I am so sorry I have not had time to read the whole thread, but as an adoptive parent of 4 who has also fostered for many years, 6 on a permanent basis (at different times) I wanted to let you know my thoughts. Again apologies if this thread has moved on.
I never thought I could give on a child, regardless of their behaviour, medical difficulties, violence or so on. A couple of years ago we did. We have not been able to tell anyone, even our closest friends, or families what really went on. Some friends, and certainly neighbours, have also kept their distance from us since then, they have made their judgements on us. We can never tell anyone of the reason as we have to protect the child's privacy. We have to accept that people may have gossiped about us, and like you say not wanted to be around us anymore. It's part of the job we cannot defend ourselves. We feel very lonely sometimes but again we have to accept that, we cannot tell anyone.
As I am anonymous on here I can tell you that this child destroyed our lives, and that of our adopted children (now adult|). He stole our life savings, and that was actually the lesser of the things he did. Everything we have worked for in a financial sense has gone, and therefore the future we have planned for gone also. One particular thing he did has destroyed my life completely. It was beyond words, beyond anything I ever feared could have happened even in my wildest dreams. We are no pushovers, we have looked after child from horrific pasts, we are thought of as the most experienced carers and some of the cases would make the front page of the tabloids. But what this child did was beyond all that. We got him the help and support we thought he needed, we forgave, we moved on, we gave chances and then more. One day we had to give up on him. Our lives will never be the same again, perhaps most of all because we loved him so very much.
But as I say we cannot tell any of this to friends or family, who view us as we do your (ex) friends.
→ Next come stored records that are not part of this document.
**config.mk**
```make
export PLATFORM = sky130hd
export DESIGN_NAME = spmx_device_flat
export DESIGN_NICKNAME = d
export VERILOG_FILES = /design/src/rtl/spmx_pkg.sv /design/src/rtl/spmx_if.sv /design/src/rtl/spmx_countdown.sv /design/src/rtl/spmx_device.sv /design/src/flat_wrapper.sv
export SDC_FILE = /design/constraint.sdc
export NUM_CORES = 1
export LEC_CHECK = 0
export BUFFER_PORTS_ARGS = -buffer_cell sky130_fd_sc_hd__buf_2
export CAP_MARGIN = 0
export CORE_MARGIN = 2
export CORE_UTILIZATION = 51
export CTS_CLUSTER_DIAMETER = 200
export DETAILED_ROUTE_END_ITERATION = 8
export HOLD_SLACK_MARGIN = 0.06
export PLACE_DENSITY_LB_ADDON = 0.2
export SLEW_MARGIN = 20
export SYNTH_ARGS = -nofsm -noshare
export SYNTH_HDL_FRONTEND = slang
export SYNTH_HIERARCHICAL = 1
export SYNTH_SLANG_ARGS = --single-unit
```
**constraint.sdc**
```tcl
create_clock -name core_clk -period 2.6 [get_ports core_clk]
set_clock_uncertainty 0.05 [all_clocks]
set_input_delay 0.39 -clock core_clk [delete_from_list [all_inputs] [get_ports core_clk]]
set_output_delay 0.39 -clock core_clk [all_outputs]
set_load 0.01 [all_outputs]
```
**src/rtl/spmx_pkg.sv**
```systemverilog
// shared constants and types for the flash self-programming access logic
package spmx_pkg;
    // pointer and data widths
    localparam int PTR_W = 16;                  // pointer_high_byte : pointer_low_byte
    localparam int WORD_W = 16;                 // data word r0
    // program_store_control_reg bit positions
    localparam int CB_SE    = 0;                // store_enable_bit
    localparam int CB_PAGE_ERASE_BIT = 1;                // page_erase_bit
    localparam int CB_PGWR  = 2;                // page_write_bit
    localparam int CB_RDSEL = 3;                // lock_fuse_read_select
    localparam int CB_RWWRE = 4;                // rww_read_reenable
    localparam int CB_RWWB  = 6;                // rww_busy_flag
    localparam logic [7:0] CTRL_RST = 8'h00;    // control register reset value
    // legal lower-five-bit command patterns
    localparam logic [4:0] CMD_BUFLD = 5'h01;   // page-buffer load
    localparam logic [4:0] CMD_ERASE = 5'h03;   // page erase
    localparam logic [4:0] CMD_WRITE = 5'h05;   // page write
    localparam logic [4:0] CMD_RDSEL = 5'h09;   // fuse / lock read or lock write
    localparam logic [4:0] CMD_RWWRE = 5'h11;   // read re-enable, clears page buffer
    // instruction windows in cpu cycles
    localparam logic [2:0] WIN_LOAD  = 3'h3;    // load after read select
    localparam logic [2:0] WIN_STORE = 3'h4;    // store after a command write
    // programming time per operation, microseconds
    localparam int OP_MIN_US = 3700;
    localparam int OP_MAX_US = 4500;
    // pointer values of the fuse and lock bytes
    localparam logic [15:0] FA_FUSE_LO  = 16'h0000;
    localparam logic [15:0] FA_LOCK     = 16'h0001;
    localparam logic [15:0] FA_FUSE_EXT = 16'h0002;
    localparam logic [15:0] FA_FUSE_HI  = 16'h0003;
    // controller registers on avalon-mm, byte addresses
    localparam int AV_AW = 5;
    localparam logic [4:0] REG_PTR    = 5'h00;  // pointer, rw
    localparam logic [4:0] REG_DATA   = 5'h04;  // store data word, rw
    localparam logic [4:0] REG_CTRL   = 5'h08;  // control value to write, rw
    localparam logic [4:0] REG_SEQ    = 5'h0c;  // sequence start, write only
    localparam logic [4:0] REG_STAT   = 5'h10;  // status, read only
    localparam logic [4:0] REG_RESULT = 5'h14;  // last load byte, read only
    localparam int SEQ_LOAD = 0;                // seq bit: load instead of store
    localparam int SEQ_WCTL = 1;                // seq bit: write control first
    // device operation state
    typedef enum logic [0:0] {
        OP_IDLE = 1'b0,
        OP_RUN  = 1'b1
    } spmx_op_e;
    // controller sequencer state
    typedef enum logic [2:0] {
        H_IDLE  = 3'b000,
        H_WSE   = 3'b001,
        H_WEE   = 3'b010,
        H_CTL   = 3'b011,
        H_ISS   = 3'b100,
        H_HOLD  = 3'b101,
        H_LOAD  = 3'b110,
        H_LWAIT = 3'b111
    } spmx_host_e;
endpackage

```
**src/rtl/spmx_if.sv**
```systemverilog
// cpu to self-programming logic connection
`timescale 1ns/1ps
interface spmx_if;
    logic        ctrl_wr;      // write strobe of the control register
    logic [7:0]  ctrl_wdata;   // value written
    logic [7:0]  ctrl_rdata;   // control register read back
    logic [15:0] ptr;          // pointer_high_byte : pointer_low_byte
    logic [15:0] data_word;    // r0
    logic        store_cmd;    // store instruction pulse
    logic        load_cmd;     // load instruction pulse
    logic [7:0]  load_data;    // load result
    logic        load_valid;   // load result pulse
    logic        cpu_halt;     // cpu halted during erase / write
    logic        ee_busy;      // eeprom_write_busy as seen by the cpu
    modport cpu (output ctrl_wr, ctrl_wdata, ptr, data_word, store_cmd, load_cmd,
                 input ctrl_rdata, load_data, load_valid, cpu_halt, ee_busy);
    modport dev (input ctrl_wr, ctrl_wdata, ptr, data_word, store_cmd, load_cmd,
                 output ctrl_rdata, load_data, load_valid, cpu_halt, ee_busy);
endinterface

```
**src/rtl/spmx_countdown.sv**
```systemverilog
// loadable down counter with expiry pulse
`timescale 1ns/1ps
module spmx_countdown
#(
    parameter int W = 4
)
(
    input  wire logic         core_clk,
    input  wire logic         clear,
    input  wire logic         load,
    input  wire logic [W-1:0] load_val,
    input  wire logic         tick,
    output logic              live,
    output logic              expire
);
    logic [W-1:0] cnt_r;      // remaining ticks

    if (W < 1)
    begin : g_chk
        $error("spmx_countdown: W must be at least 1");
    end

    assign live = (cnt_r != '0);
    assign expire = tick && !load && (cnt_r == W'(1));

    // count down once per tick, stop at zero
    always_ff @(posedge core_clk)
    begin
        if (clear)
            cnt_r <= '0;
        else if (load)
            cnt_r <= load_val;
        else if (tick && live)
            cnt_r <= cnt_r - W'(1);
    end
endmodule

```
**src/rtl/spmx_device.sv**
```systemverilog
// flash self-programming access logic, device end
// Functional notes
// - address comes from 16-bit pointer register pair
// - word bits pick word, upper bits page
// - software repeats same page for erase, write
// - load addresses bytes, pointer bit zero selects
// - eeprom write blocks programming and fuse reads
// - software checks eeprom busy before control write
// - pointer one, armed read returns lock bits
// - read select clears after read or timeout
// - pointer zero returns low fuse byte
// - pointer three returns high fuse byte
// - pointer two returns extended fuse byte
// - programmed bits read zero, unprogrammed one
// - running write completes across a reset
// - operations timed by rc oscillator ticks
// - each operation lasts 3.7 to 4.5 ms
// - rww busy flag always reads zero
// - software waits, writes control, stores at once
// - command codes, store within four cycles, three after read select
// - store enable clears, held during operation
// - only five legal command patterns take effect
// - cpu halted during page erase and write
`timescale 1ns/1ps
module spmx_device
    import spmx_pkg::*;
#(
    parameter int IDX_W    = 5,                                   // page holds 2**IDX_W words
    parameter int RC_KHZ   = 8000,                                // rc oscillator rate
    parameter int OP_TICKS = (OP_MIN_US * RC_KHZ + 999) / 1000    // rc ticks per operation
)
(
    input  wire logic              core_clk,
    input  wire logic              reset,
    spmx_if.dev                    bus,
    input  wire logic              eeprom_write_busy,
    input  wire logic              rc_osc_clk,
    input  wire logic [1:0]        lock_prog_strap,
    input  wire logic [7:0]        fuse_low_prog,
    input  wire logic [7:0]        fuse_high_prog,
    input  wire logic [7:0]        fuse_ext_prog,
    input  wire logic [7:0]        flash_rd_byte,
    output logic      [15:0]       flash_rd_addr,
    output logic                   flash_erase,
    output logic                   flash_write,
    output logic                   flash_prog_busy,
    output logic      [14-IDX_W:0] flash_page,
    output logic                   buf_wr,
    output logic                   buf_clear,
    output logic      [IDX_W-1:0]  buf_idx,
    output logic      [15:0]       buf_data,
    output logic      [1:0]        lock_prog
);
    localparam int OPW = $clog2(OP_TICKS + 1);   // operation counter width

    if (IDX_W < 1 || IDX_W > 14 || OP_TICKS < 1 || OP_TICKS * 1000 > OP_MAX_US * RC_KHZ)
    begin : g_chk
        $error("spmx_device: page size or operation time out of range");
    end

    // synchronisers for pins
    logic [27:0]    pin_s1_r;        // first stage, read only by second
    logic [27:0]    pin_s2_r;        // second stage
    logic           rc_s3_r;         // rc edge detect
    // control and operation state
    logic [4:0]     ctrl_r;          // low five bits of the control register
    spmx_op_e       op_st_r;         // operation state
    logic           halt_r;          // cpu halt
    logic           op_write_r;      // running operation is a page write
    // load path
    logic           ld_p1_r;         // load in flight
    logic           ld_fuse_r;       // in-flight load is a fuse / lock read
    logic           ld_hit_r;        // pointer named a fuse / lock byte
    logic [1:0]     ld_sel_r;        // which fuse / lock byte
    logic [7:0]     load_data_r;
    logic           load_valid_r;
    // flash and buffer strobes
    logic           erase_r;
    logic           write_r;
    logic           bufwr_r;
    logic           bufclr_r;
    logic [14-IDX_W:0] page_r;
    logic [IDX_W-1:0]  idx_r;
    logic [15:0]    bdata_r;
    logic [15:0]    rdaddr_r;
    logic [1:0]     lock_r;          // lock bits, 1 = programmed

    // decoded pins
    wire            ee_busy    = pin_s2_r[27];
    wire            rc_tick    = pin_s2_r[26] & ~rc_s3_r;
    wire [1:0]      lock_strap = pin_s2_r[25:24];
    wire [7:0]      fl_prog    = pin_s2_r[23:16];
    wire [7:0]      fh_prog    = pin_s2_r[15:8];
    wire [7:0]      fe_prog    = pin_s2_r[7:0];

    // command decode
    wire [4:0]      wcmd      = bus.ctrl_wdata[4:0];
    wire            cmd_legal = wcmd inside {CMD_RWWRE, CMD_RDSEL, CMD_WRITE,
                                             CMD_ERASE, CMD_BUFLD};
    wire            ctrl_take = bus.ctrl_wr && cmd_legal && !ee_busy
                                && !ctrl_r[CB_SE];
    wire            armed     = ctrl_r[CB_SE] && (op_st_r == OP_IDLE);
    wire            is_rdsel  = (ctrl_r == CMD_RDSEL);
    wire            st_go     = bus.store_cmd && armed && !is_rdsel && !ee_busy;
    wire            go_erase  = st_go && (ctrl_r == CMD_ERASE);
    wire            go_write  = st_go && (ctrl_r == CMD_WRITE);
    wire            go_bufld  = st_go && (ctrl_r == CMD_BUFLD);
    wire            go_rwwre  = st_go && (ctrl_r == CMD_RWWRE);
    wire            go_lock   = bus.store_cmd && armed && is_rdsel && !ee_busy;
    wire            ld_fuse   = bus.load_cmd && armed && is_rdsel && !ee_busy;
    wire            op_start  = go_erase || go_write || go_lock;
    wire            win_exp;         // no instruction came in the window
    wire            op_done;         // operation time elapsed
    wire [2:0]      win_len   = (wcmd == CMD_RDSEL) ? WIN_LOAD : WIN_STORE;
    wire            ctrl_clr  = go_bufld || go_rwwre || ld_fuse || (armed && win_exp);
    wire            hold_op   = (op_st_r == OP_RUN);

    // fuse and lock bytes, inverted so programmed bits read zero
    wire [7:0]      fuse_val  = (ld_sel_r == FA_FUSE_LO[1:0])  ? ~fl_prog :
                                (ld_sel_r == FA_LOCK[1:0])     ? {6'h3f, ~lock_r} :
                                (ld_sel_r == FA_FUSE_EXT[1:0]) ? ~fe_prog :
                                                                 ~fh_prog;

    // window of cpu cycles after a control write
    spmx_countdown #(.W(3)) u_win
    (
        .core_clk (core_clk),
        .clear    (reset),
        .load     (ctrl_take),
        .load_val (win_len),
        .tick     (1'b1),
        .live     (),
        .expire   (win_exp)
    );

    // operation timer on rc ticks, left running through a reset
    spmx_countdown #(.W(OPW)) u_op
    (
        .core_clk (core_clk),
        .clear    (reset && !hold_op),
        .load     (op_start),
        .load_val (OPW'(OP_TICKS)),
        .tick     (rc_tick),
        .live     (),
        .expire   (op_done)
    );

    // two-flop synchronisers for every pin input
    always_ff @(posedge core_clk)
    begin
        pin_s1_r <= {eeprom_write_busy, rc_osc_clk, lock_prog_strap,
                     fuse_low_prog, fuse_high_prog, fuse_ext_prog};
        pin_s2_r <= pin_s1_r;
        rc_s3_r  <= pin_s2_r[26];
    end

    // control bits and operation state; a running operation survives reset
    always_ff @(posedge core_clk)
    begin
        if (reset && !hold_op)
        begin
            ctrl_r     <= CTRL_RST[4:0];
            op_st_r    <= OP_IDLE;
            halt_r     <= 1'b0;
            op_write_r <= 1'b0;
        end
        else
        begin
            case (op_st_r)
                OP_IDLE:
                begin
                    if (ctrl_take)
                        ctrl_r <= wcmd;
                    else if (ctrl_clr)
                        ctrl_r <= CTRL_RST[4:0];
                    if (op_start)
                    begin
                        op_st_r    <= OP_RUN;
                        halt_r     <= go_erase || go_write;
                        op_write_r <= go_write;
                    end
                end
                OP_RUN:
                begin
                    if (op_done)
                    begin
                        ctrl_r  <= CTRL_RST[4:0];
                        op_st_r <= OP_IDLE;
                        halt_r  <= 1'b0;
                    end
                end
                default:
                begin
                    ctrl_r  <= CTRL_RST[4:0];
                    op_st_r <= OP_IDLE;
                    halt_r  <= 1'b0;
                end
            endcase
        end
    end

    // flash and page-buffer strobes; buffer wipes on reset, re-enable, write end
    always_ff @(posedge core_clk)
    begin
        erase_r  <= go_erase;
        write_r  <= go_write;
        bufwr_r  <= go_bufld && !reset;
        bufclr_r <= reset || go_rwwre || (hold_op && op_done && op_write_r);
        if (go_erase || go_write)
            page_r <= bus.ptr[15:IDX_W+1];
        if (go_bufld)
        begin
            idx_r   <= bus.ptr[IDX_W:1];
            bdata_r <= bus.data_word;
        end
    end

    // lock bits: taken from the strap at reset, programmed by a lock write
    always_ff @(posedge core_clk)
    begin
        if (reset && !hold_op)
            lock_r <= lock_strap;
        else if (go_lock)
            lock_r <= lock_r | ~bus.data_word[1:0];
    end

    // loads: byte address one cycle, data the next
    always_ff @(posedge core_clk)
    begin
        if (reset)
        begin
            ld_p1_r      <= 1'b0;
            load_valid_r <= 1'b0;
            load_data_r  <= 8'h00;
            ld_fuse_r    <= 1'b0;
            ld_hit_r     <= 1'b0;
            ld_sel_r     <= 2'h0;
            rdaddr_r     <= 16'h0000;
        end
        else
        begin
            ld_p1_r      <= bus.load_cmd;
            ld_fuse_r    <= ld_fuse;
            ld_hit_r     <= (bus.ptr[15:2] == 14'h0000);
            ld_sel_r     <= bus.ptr[1:0];
            if (bus.load_cmd)
                rdaddr_r <= bus.ptr;
            load_valid_r <= ld_p1_r;
            if (ld_p1_r)
                load_data_r <= !ld_fuse_r ? flash_rd_byte :
                               ld_hit_r   ? fuse_val : 8'hff;
        end
    end

    // read back: rww_busy_flag and the upper bits are always zero
    assign bus.ctrl_rdata = {1'b0, 1'b0, 1'b0, ctrl_r};
    assign bus.load_data  = load_data_r;
    assign bus.load_valid = load_valid_r;
    assign bus.cpu_halt   = halt_r;
    assign bus.ee_busy    = ee_busy;
    assign flash_rd_addr   = rdaddr_r;
    assign flash_erase     = erase_r;
    assign flash_write     = write_r;
    assign flash_prog_busy = hold_op;
    assign flash_page      = page_r;
    assign buf_wr          = bufwr_r;
    assign buf_clear       = bufclr_r;
    assign buf_idx         = idx_r;
    assign buf_data        = bdata_r;
    assign lock_prog       = lock_r;
endmodule

```
**src/flat_wrapper.sv**
```systemverilog
// flat-port wrapper written by rule: the top's interface ports become plain ports
module spmx_device_flat import spmx_pkg::*;
#(
    parameter int IDX_W    = 5,                                                               
    parameter int RC_KHZ   = 8000,                                                     
    parameter int OP_TICKS = (OP_MIN_US * RC_KHZ + 999) / 1000                             
)
  (core_clk, reset, eeprom_write_busy, rc_osc_clk, lock_prog_strap, fuse_low_prog, fuse_high_prog, fuse_ext_prog, flash_rd_byte, flash_rd_addr, flash_erase, flash_write, flash_prog_busy, flash_page, buf_wr, buf_clear, buf_idx, buf_data, lock_prog, bus_ctrl_wr, bus_ctrl_wdata, bus_ptr, bus_data_word, bus_store_cmd, bus_load_cmd, bus_ctrl_rdata, bus_load_data, bus_load_valid, bus_cpu_halt, bus_ee_busy);
  spmx_if bus_i ();
  input  wire logic core_clk;
  input  wire logic reset;
  input  wire logic eeprom_write_busy;
  input  wire logic rc_osc_clk;
  input  wire logic [1:0] lock_prog_strap;
  input  wire logic [7:0] fuse_low_prog;
  input  wire logic [7:0] fuse_high_prog;
  input  wire logic [7:0] fuse_ext_prog;
  input  wire logic [7:0] flash_rd_byte;
  output logic      [15:0] flash_rd_addr;
  output logic flash_erase;
  output logic flash_write;
  output logic flash_prog_busy;
  output logic      [14-IDX_W:0] flash_page;
  output logic buf_wr;
  output logic buf_clear;
  output logic      [IDX_W-1:0] buf_idx;
  output logic      [15:0] buf_data;
  output logic      [1:0] lock_prog;
  input wire logic [$bits(bus_i.ctrl_wr)-1:0] bus_ctrl_wr;
  input wire logic [$bits(bus_i.ctrl_wdata)-1:0] bus_ctrl_wdata;
  input wire logic [$bits(bus_i.ptr)-1:0] bus_ptr;
  input wire logic [$bits(bus_i.data_word)-1:0] bus_data_word;
  input wire logic [$bits(bus_i.store_cmd)-1:0] bus_store_cmd;
  input wire logic [$bits(bus_i.load_cmd)-1:0] bus_load_cmd;
  output wire logic [$bits(bus_i.ctrl_rdata)-1:0] bus_ctrl_rdata;
  output wire logic [$bits(bus_i.load_data)-1:0] bus_load_data;
  output wire logic [$bits(bus_i.load_valid)-1:0] bus_load_valid;
  output wire logic [$bits(bus_i.cpu_halt)-1:0] bus_cpu_halt;
  output wire logic [$bits(bus_i.ee_busy)-1:0] bus_ee_busy;
  assign bus_i.ctrl_wr = bus_ctrl_wr;
  assign bus_i.ctrl_wdata = bus_ctrl_wdata;
  assign bus_i.ptr = bus_ptr;
  assign bus_i.data_word = bus_data_word;
  assign bus_i.store_cmd = bus_store_cmd;
  assign bus_i.load_cmd = bus_load_cmd;
  assign bus_ctrl_rdata = bus_i.ctrl_rdata;
  assign bus_load_data = bus_i.load_data;
  assign bus_load_valid = bus_i.load_valid;
  assign bus_cpu_halt = bus_i.cpu_halt;
  assign bus_ee_busy = bus_i.ee_busy;
  spmx_device #(.IDX_W(IDX_W), .RC_KHZ(RC_KHZ), .OP_TICKS(OP_TICKS)) u_core (.core_clk(core_clk), .reset(reset), .bus(bus_i), .eeprom_write_busy(eeprom_write_busy), .rc_osc_clk(rc_osc_clk), .lock_prog_strap(lock_prog_strap), .fuse_low_prog(fuse_low_prog), .fuse_high_prog(fuse_high_prog), .fuse_ext_prog(fuse_ext_prog), .flash_rd_byte(flash_rd_byte), .flash_rd_addr(flash_rd_addr), .flash_erase(flash_erase), .flash_write(flash_write), .flash_prog_busy(flash_prog_busy), .flash_page(flash_page), .buf_wr(buf_wr), .buf_clear(buf_clear), .buf_idx(buf_idx), .buf_data(buf_data), .lock_prog(lock_prog));
endmodule
```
Obviously I know nothing of your friend's decision and what they have had to deal with. But I do know one thing, they cannot tell you what really went on behind closed doors.
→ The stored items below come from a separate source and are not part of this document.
$ cat config.mk
export PLATFORM = sky130hd
export DESIGN_NAME = three_slot_rail_sequencer
export DESIGN_NICKNAME = d
export VERILOG_FILES = /design/src/logic/rail_seq_pkg.sv /design/src/logic/three_slot_rail_sequencer.sv
export SDC_FILE = /design/constraint.sdc
export NUM_CORES = 1
export LEC_CHECK = 0
export BUFFER_PORTS_ARGS = -buffer_cell sky130_fd_sc_hd__buf_2
export CELL_PAD_IN_SITES_DETAIL_PLACEMENT = 1
export CELL_PAD_IN_SITES_GLOBAL_PLACEMENT = 2
export CORE_AREA = 3 3 178 137
export CTS_BUF_LIST = sky130_fd_sc_hd__clkbuf_2 sky130_fd_sc_hd__clkbuf_4 sky130_fd_sc_hd__clkbuf_8
export DETAILED_ROUTE_END_ITERATION = 16
export DIE_AREA = 0 0 181 140
export HOLD_SLACK_MARGIN = 0.1
export PLACE_DENSITY = 0.93
export SYNTH_ARGS = -nofsm -noshare
export SYNTH_HDL_FRONTEND = slang
export SYNTH_SLANG_ARGS = --single-unit
$ cat constraint.sdc
create_clock -name clk -period 14.6 [get_ports clk]
set_input_delay 0.73 -clock clk [delete_from_list [all_inputs] [get_ports clk]]
set_output_delay 0.73 -clock clk [all_outputs]
set_load 0.03 [all_outputs]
One of our foster children at the moment has faced many changes of placement and an adoption breakdown. He is a lovely child. So special. I know his ex carers also cannot tell their friends or family why they had to end the placement either. I also know they have lost friends because of it.
Is there any way you can accept that you can never know the whole story, and continue your friendship. They may never tell you but they might need your friendship more than ever.